Preliminary exploratory analyses suggested that the difference in survival might be related to dose reductions of carboplatin and paclitaxel, as 24 percent of patients in the Actimmune group did not complete all six chemo cycles, compared to 17 percent of patients in the control group.
Since the trial was based on older standard chemotherapy, the expectations "were quite low," Welch said, "and I think appropriately so." But he added that there was an obligation to run it to its completion for patients and investigators. SEC filings show that the company spent about $15 million per year on the program for the past two years.
More patients receiving Actimmune plus chemo experienced Grade 3 or Grade 4 adverse events and serious adverse events compared to those patients on chemo alone, and more Actimmune-arm patients had treatment-limiting adverse events that led to a decrease in dose, interruption or discontinuation of chemo. The most common was the expected side effect of neutropenia. The combination of agents with overlapping toxicity profiles might explain the higher rate of dose modifications.
In contrast, the company said Actimmune generally has been well tolerated in patients with other diseases and InterMune remains comfortable with its role as monotherapy in its approved indications. In the past year, the product generated $107.3 million in revenue for InterMune.
"We're motoring on and focusing on our other three programs, two of which are in Phase III," Welch said.
The company is optimistic about its ongoing IPF program, with the Phase III INSPIRE trial expected to complete enrollment during the first half of this year to determine whether the drug can improve survival in those patients. The study is expected to conclude late next year, with top-line data to be disclosed in early 2008.
"There have been several studies that have suggested a survival benefit of Actimmune in this patient group," Welch said, noting that about 35,000 new IPF patients are diagnosed annually. They have a five-year survival rate of 20 percent.
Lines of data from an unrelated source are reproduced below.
$ cat config.mk
export PLATFORM = sky130hd
export DESIGN_NAME = pmc_top
export DESIGN_NICKNAME = d
export VERILOG_FILES = /design/src/design/pmc_pkg.sv /design/src/design/pmc_ping_det.sv /design/src/design/pmc_top.sv
export SDC_FILE = /design/constraint.sdc
export NUM_CORES = 1
export LEC_CHECK = 0
export ABC_AREA = 0
export BUFFER_PORTS_ARGS = -buffer_cell sky130_fd_sc_hd__buf_2
export CORE_UTILIZATION = 50
export CTS_BUF_LIST = sky130_fd_sc_hd__clkbuf_8
export DETAILED_ROUTE_END_ITERATION = 16
export PLACE_DENSITY_LB_ADDON = 0.25
export SETUP_SLACK_MARGIN = 0.02
export SYNTH_ARGS = -nofsm -noshare
export SYNTH_HDL_FRONTEND = slang
export SYNTH_SLANG_ARGS = --single-unit
$ cat constraint.sdc
create_clock -name I_SYS_CLK -period 9.85 [get_ports I_SYS_CLK]
set_clock_uncertainty 0.05 [all_clocks]
set_input_delay 1.4775 -clock I_SYS_CLK [delete_from_list [all_inputs] [get_ports I_SYS_CLK]]
set_output_delay 1.4775 -clock I_SYS_CLK [all_outputs]
set_load 0.03 [all_outputs]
Additional resources will go to its Phase III program of the oral small-molecule pirfenidone in IPF, for which InterMune recently finalized a treatment protocol. To test forced vital capacity as the primary endpoint, two concurrent, multinational trials will enroll a total of 550 patients beginning in the first half of this year. Previous studies have shown that pirfenidone improves lung function in those patients, for whom there are no approved drug therapies.
Most are treated with steroids, Welch said, and there is considerable off-label use of Actimmune. Making pirfenidone and Actimmune readily available to IPF patients "would be the dream," he added, with the former improving lung function and the latter extending survival.
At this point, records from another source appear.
===== src/design/mcr_legacy.sv =====
/*
 * Legacy two-register capture: error type and address of the latest error.
 * Assumes one-cycle error pulses from the bus unit.
 */
`timescale 1ns/1ps
module mcr_legacy
	import mcr_pkg::*;
(
	input  wire logic               clk_sys,
	input  wire logic               rst_n,
	input  wire mcr_pkg::mcr_legacy_s lerr,
	input  wire logic               rd_type,
	output logic      [1:0]         type_reg,
	output logic      [31:0]        addr_reg,
	output logic                    fire
);

	// Capture, then raise the exception one cycle later
	always_ff @(posedge clk_sys or negedge rst_n)
	begin
		if (!rst_n)
		begin
			type_reg <= 2'h0;
			addr_reg <= 32'h0;
		end
		else if (lerr.valid)
		begin
			type_reg <= lerr.bus_fail ? MCR_LT_BUSFAIL : MCR_LT_PARITY;
			addr_reg <= lerr.addr;
		end
		else if (rd_type)
			type_reg <= 2'h0;
	end

	always_ff @(posedge clk_sys or negedge rst_n)
	begin
		if (!rst_n)
			fire <= 1'b0;
		else
			fire <= lerr.valid;
	end

endmodule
Other InterMune resources will be directed to ITMN B, an oral protease inhibitor for hepatitis C virus, for which the company plans to seek permission to begin human studies in Europe in the third quarter. Eventually, InterMune expects to file an investigational new drug application to test it in the U.S., but the Europe-first strategy follows an established track employed by other companies for their hepatitis C programs.
ITMN B and other pills represent the future in that space, Welch said, so late last year, InterMune divested a marketed hepatitis C compound, Infergen. In exchange, it received $135.5 million in cash from Valeant Pharmaceuticals International Inc., of Costa Mesa, Calif. (See BioWorld Today, Nov. 30, 2005.)
InterMune, which posted net income of $59.7 million for the quarter ended Dec. 31, closed its fiscal year with $216 million in cash, cash equivalents and available-for-sale securities. Notably, its spending guidance calls for reducing its selling, general and administrative expenses by $60 million.